(What to do):
Search the entries for the word "scripts" and return every line where it is found.

--- START ---

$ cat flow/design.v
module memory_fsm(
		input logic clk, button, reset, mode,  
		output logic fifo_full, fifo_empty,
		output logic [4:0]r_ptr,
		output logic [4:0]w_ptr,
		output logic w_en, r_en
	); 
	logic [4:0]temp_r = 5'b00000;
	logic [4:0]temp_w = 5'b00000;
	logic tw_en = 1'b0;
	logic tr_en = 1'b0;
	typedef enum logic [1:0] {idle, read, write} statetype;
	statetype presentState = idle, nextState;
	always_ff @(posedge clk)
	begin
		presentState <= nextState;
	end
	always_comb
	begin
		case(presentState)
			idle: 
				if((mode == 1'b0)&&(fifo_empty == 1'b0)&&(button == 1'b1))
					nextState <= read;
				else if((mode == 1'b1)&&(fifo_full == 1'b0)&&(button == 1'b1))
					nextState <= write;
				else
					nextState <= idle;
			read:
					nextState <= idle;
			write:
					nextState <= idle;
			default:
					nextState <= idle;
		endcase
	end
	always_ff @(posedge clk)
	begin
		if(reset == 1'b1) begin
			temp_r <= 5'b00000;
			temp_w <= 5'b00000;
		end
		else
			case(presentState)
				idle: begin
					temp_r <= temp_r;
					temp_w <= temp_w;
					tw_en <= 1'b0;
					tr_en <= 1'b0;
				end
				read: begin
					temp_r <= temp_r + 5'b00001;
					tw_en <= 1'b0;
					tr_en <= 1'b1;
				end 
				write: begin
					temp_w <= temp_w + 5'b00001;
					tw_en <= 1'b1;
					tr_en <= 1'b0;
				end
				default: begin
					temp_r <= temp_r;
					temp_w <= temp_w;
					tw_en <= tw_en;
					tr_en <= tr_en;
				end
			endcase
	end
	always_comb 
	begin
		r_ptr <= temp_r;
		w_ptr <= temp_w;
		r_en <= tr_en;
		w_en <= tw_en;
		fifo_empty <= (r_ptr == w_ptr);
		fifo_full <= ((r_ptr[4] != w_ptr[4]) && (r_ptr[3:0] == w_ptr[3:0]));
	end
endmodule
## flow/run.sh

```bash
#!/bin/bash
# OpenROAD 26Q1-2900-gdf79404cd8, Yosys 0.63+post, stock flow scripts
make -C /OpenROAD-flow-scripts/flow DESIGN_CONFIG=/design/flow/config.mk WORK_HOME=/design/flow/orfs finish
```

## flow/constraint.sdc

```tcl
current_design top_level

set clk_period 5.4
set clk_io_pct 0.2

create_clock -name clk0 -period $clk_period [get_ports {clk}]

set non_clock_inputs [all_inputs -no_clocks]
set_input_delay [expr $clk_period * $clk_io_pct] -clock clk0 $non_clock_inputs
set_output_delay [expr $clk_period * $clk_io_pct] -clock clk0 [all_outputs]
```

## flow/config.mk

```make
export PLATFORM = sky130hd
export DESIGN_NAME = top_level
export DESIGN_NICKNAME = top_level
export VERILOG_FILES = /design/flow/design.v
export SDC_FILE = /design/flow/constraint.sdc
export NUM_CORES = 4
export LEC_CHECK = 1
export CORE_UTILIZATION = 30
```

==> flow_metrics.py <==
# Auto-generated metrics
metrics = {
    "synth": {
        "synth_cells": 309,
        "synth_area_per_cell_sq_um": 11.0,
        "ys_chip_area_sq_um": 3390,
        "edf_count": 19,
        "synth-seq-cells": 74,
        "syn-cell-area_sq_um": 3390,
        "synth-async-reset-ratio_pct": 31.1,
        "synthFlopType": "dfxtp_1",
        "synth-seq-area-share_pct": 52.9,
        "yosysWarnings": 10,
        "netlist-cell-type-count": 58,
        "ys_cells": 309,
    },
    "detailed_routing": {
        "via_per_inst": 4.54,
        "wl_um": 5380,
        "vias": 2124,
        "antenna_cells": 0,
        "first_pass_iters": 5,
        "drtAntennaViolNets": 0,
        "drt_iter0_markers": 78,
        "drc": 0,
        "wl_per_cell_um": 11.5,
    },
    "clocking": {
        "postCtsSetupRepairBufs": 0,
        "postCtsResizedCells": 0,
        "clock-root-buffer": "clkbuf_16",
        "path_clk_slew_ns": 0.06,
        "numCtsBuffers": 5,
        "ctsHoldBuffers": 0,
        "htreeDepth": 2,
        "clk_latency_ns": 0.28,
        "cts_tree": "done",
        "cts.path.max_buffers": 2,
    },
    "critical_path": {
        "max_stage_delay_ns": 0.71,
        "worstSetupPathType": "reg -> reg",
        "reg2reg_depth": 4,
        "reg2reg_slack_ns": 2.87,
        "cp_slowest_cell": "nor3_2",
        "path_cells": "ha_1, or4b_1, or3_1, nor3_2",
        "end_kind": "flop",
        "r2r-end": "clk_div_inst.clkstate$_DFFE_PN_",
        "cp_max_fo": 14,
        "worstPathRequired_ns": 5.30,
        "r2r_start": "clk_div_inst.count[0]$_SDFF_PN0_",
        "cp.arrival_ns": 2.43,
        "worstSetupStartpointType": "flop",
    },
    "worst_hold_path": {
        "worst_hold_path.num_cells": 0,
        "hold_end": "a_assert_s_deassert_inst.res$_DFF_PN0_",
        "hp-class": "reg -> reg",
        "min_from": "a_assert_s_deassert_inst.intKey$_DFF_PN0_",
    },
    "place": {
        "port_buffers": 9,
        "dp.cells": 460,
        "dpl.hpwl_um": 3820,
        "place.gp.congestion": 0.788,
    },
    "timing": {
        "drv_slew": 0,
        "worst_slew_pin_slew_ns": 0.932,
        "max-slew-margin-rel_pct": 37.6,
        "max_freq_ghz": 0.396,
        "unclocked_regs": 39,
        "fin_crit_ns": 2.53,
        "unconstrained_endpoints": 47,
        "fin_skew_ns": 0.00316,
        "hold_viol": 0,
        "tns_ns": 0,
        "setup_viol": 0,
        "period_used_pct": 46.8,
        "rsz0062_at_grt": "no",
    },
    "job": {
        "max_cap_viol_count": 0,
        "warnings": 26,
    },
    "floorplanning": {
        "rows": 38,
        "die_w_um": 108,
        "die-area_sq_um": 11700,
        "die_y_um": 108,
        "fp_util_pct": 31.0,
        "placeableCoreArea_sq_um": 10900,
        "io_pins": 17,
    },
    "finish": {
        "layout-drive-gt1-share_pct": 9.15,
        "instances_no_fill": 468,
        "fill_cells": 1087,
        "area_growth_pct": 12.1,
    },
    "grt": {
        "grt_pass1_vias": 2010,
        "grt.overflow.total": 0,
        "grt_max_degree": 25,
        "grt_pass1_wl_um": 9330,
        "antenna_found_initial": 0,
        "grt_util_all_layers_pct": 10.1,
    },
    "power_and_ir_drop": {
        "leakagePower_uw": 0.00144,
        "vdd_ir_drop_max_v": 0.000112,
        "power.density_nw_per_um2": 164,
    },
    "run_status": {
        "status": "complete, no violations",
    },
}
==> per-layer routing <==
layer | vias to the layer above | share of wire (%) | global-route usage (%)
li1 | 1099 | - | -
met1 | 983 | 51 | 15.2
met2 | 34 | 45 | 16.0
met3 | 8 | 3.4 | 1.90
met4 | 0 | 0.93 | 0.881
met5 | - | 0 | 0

--- END ---

(Task answer):
# OpenROAD 26Q1-2900-gdf79404cd8, Yosys 0.63+post, stock flow scripts
make -C /OpenROAD-flow-scripts/flow DESIGN_CONFIG=/design/flow/config.mk WORK_HOME=/design/flow/orfs finish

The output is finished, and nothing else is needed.